TERASBATAM.ID — Warga Dusun Tanjung Baru, Desa Huta Baru, Kecamatan Aek Bilah, Kabupaten Tapanuli Selatan, secara tegas menolak rencana pembangunan kembali jalan lama di wilayah mereka. Warga khawatir pembukaan jalur tersebut akan mematikan roda ekonomi dan aktivitas di dusun mereka karena kendaraan tidak lagi melintasi permukiman warga.

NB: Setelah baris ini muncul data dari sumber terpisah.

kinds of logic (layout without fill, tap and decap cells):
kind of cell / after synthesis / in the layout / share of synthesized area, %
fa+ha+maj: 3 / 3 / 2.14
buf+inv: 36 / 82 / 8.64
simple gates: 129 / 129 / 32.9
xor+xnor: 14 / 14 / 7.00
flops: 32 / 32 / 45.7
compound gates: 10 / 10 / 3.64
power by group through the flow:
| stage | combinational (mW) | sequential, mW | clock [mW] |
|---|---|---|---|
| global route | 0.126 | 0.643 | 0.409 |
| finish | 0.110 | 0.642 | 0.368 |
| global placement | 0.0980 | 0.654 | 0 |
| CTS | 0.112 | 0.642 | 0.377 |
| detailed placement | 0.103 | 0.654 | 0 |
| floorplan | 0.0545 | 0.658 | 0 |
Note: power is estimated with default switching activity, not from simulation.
<file path="config.mk">
export PLATFORM = sky130hd
export DESIGN_NAME = ret_rob_sched_flat
export DESIGN_NICKNAME = d
export VERILOG_FILES = /design/src/rtl/ret_rob_sched_if.sv /design/src/rtl/ret_rob_sched.sv /design/src/flat_wrapper.sv
export SDC_FILE = /design/constraint.sdc
export NUM_CORES = 2
export LEC_CHECK = 0
export BUFFER_PORTS_ARGS = -buffer_cell sky130_fd_sc_hd__buf_2
export CAP_MARGIN = 20
export CORE_MARGIN = 2
export CORE_UTILIZATION = 45
export DETAILED_ROUTE_END_ITERATION = 8
export GPL_TIMING_DRIVEN = 0
export SKIP_LAST_GASP = 1
export SYNTH_ARGS = -nofsm -noshare
export SYNTH_HDL_FRONTEND = slang
export SYNTH_SLANG_ARGS = --single-unit
</file>
<file path="constraint.sdc">
create_clock -name clk -period 7.18 [get_ports clk]
set_input_delay 1.436 -clock clk [delete_from_list [all_inputs] [get_ports clk]]
set_output_delay 1.436 -clock clk [all_outputs]
set_load 0.02 [all_outputs]
</file>
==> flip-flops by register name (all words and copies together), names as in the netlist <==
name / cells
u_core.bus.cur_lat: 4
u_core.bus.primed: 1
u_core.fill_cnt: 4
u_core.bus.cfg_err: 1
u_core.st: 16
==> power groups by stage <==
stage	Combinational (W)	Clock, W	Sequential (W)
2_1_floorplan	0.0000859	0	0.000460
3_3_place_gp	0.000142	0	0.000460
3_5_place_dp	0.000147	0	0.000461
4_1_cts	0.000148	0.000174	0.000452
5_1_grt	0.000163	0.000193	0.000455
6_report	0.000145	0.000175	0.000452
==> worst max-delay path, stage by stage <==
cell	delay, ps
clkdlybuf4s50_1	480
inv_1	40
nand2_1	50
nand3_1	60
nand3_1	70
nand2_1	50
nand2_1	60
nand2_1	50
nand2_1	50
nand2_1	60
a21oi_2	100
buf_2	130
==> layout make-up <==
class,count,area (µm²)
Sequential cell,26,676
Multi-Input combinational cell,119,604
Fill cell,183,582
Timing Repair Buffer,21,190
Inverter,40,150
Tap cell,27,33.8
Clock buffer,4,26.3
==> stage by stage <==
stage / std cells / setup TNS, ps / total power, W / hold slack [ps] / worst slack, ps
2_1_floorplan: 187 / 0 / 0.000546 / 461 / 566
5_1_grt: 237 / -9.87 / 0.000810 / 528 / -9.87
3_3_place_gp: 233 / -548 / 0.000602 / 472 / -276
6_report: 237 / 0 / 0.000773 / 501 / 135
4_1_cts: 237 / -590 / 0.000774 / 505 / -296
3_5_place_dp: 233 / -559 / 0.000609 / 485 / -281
[src/rtl/fp_mul_pipe_if.sv]
// Operand/result handshake bundle for fp_mul_pipe.
//   in_valid/in_ready  : operand pair handshake (in_a, in_b)
//   out_valid/out_ready: result handshake (out_c, out_flags = {invalid, overflow, underflow})
// master = producer/consumer side, slave = the multiplier.
interface fp_mul_pipe_if #(
   parameter int unsigned EXP_W = 8,
   parameter int unsigned MAN_W = 23
);
   localparam int unsigned W = 1 + EXP_W + MAN_W;

   logic         in_valid;
   logic         in_ready;
   logic [W-1:0] in_a;
   logic [W-1:0] in_b;
   logic         out_valid;
   logic         out_ready;
   logic [W-1:0] out_c;
   logic [2:0]   out_flags;

   modport master (
      output in_valid, in_a, in_b, out_ready,
      input  in_ready, out_valid, out_c, out_flags
   );

   modport slave (
      input  in_valid, in_a, in_b, out_ready,
      output in_ready, out_valid, out_c, out_flags
   );
endinterface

Tokoh masyarakat Dusun Tanjung Baru, Mula Tua Rambe, menjelaskan bahwa keberadaan jalan baru yang telah digunakan selama 20 tahun terakhir menjadi urat nadi kehidupan dusun. Jika jalan lama sepanjang sekitar 400 meter itu dibuka kembali, arus lalu lintas dari desa-desa sekitar dipastikan akan beralih. Jalur lama tersebut sedianya menghubungkan Desa Huta Baru menuju Desa Padang Panjang, Aek Korsik, dan Aek Pisang.
“Pembangunan jalan baru ini diperjuangkan dengan sangat alot dulu. Tiba-tiba sekarang jalan lama mau dibuka lagi menggunakan anggaran kabupaten. Ini yang membuat warga geram,” ujar Mula Tua, Senin (22/12/2025).
Keputusan penolakan ini diambil melalui serangkaian musyawarah warga. Dalam rapat terakhir pada 17 Desember 2025, sebanyak 18 dari 25 kepala keluarga (KK) menyatakan sikap yang sama. Pertemuan tersebut juga dihadiri oleh perangkat desa, perwakilan Dinas Pekerjaan Umum (PU), dan konsultan.
Wakil Ketua BPD Huta Baru Dusun Tanjung Baru, Ruslan Rambe, menambahkan bahwa surat keberatan warga telah ditembuskan secara resmi mulai dari tingkat desa hingga gubernur.
“Demi kesepakatan warga dan perangkat desa, pergerakan ini akan kami pantau terus. Warga bahkan sudah ada yang menebang pohon besar untuk menutup akses jalan tersebut sebagai bentuk protes,” tegas Ruslan. Masyarakat berharap pemerintah daerah mengevaluasi rencana tersebut dan menghormati aspirasi warga demi keberlangsungan hidup di Dusun Tanjung Baru.